(Collected data)

•••

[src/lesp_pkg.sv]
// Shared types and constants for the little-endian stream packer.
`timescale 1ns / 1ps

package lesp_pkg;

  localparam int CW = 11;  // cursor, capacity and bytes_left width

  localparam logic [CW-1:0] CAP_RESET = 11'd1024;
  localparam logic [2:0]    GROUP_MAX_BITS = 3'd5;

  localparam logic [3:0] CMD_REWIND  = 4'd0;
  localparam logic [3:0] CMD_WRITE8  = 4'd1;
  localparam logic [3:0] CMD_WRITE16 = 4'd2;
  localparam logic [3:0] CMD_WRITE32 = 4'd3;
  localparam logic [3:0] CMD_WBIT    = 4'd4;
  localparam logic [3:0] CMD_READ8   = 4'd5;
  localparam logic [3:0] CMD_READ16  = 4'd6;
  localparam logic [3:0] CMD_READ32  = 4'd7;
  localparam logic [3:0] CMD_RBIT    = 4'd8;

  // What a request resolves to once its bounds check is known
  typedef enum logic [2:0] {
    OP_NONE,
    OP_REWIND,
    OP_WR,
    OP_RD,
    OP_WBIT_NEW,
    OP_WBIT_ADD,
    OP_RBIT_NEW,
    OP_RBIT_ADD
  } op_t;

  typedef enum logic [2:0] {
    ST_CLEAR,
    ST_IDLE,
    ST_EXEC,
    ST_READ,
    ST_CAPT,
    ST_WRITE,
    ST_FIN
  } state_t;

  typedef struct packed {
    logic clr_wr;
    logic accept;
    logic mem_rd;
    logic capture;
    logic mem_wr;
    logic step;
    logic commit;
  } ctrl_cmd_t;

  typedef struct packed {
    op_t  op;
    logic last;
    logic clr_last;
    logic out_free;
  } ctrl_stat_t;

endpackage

•••

• **Task instructions**: Exact copies of the lines from the one containing "logic clr_last;" through the final line of the records are all the answer should hold.

• **Answer**:
    logic clr_last;
    logic out_free;
  } ctrl_stat_t;

endpackage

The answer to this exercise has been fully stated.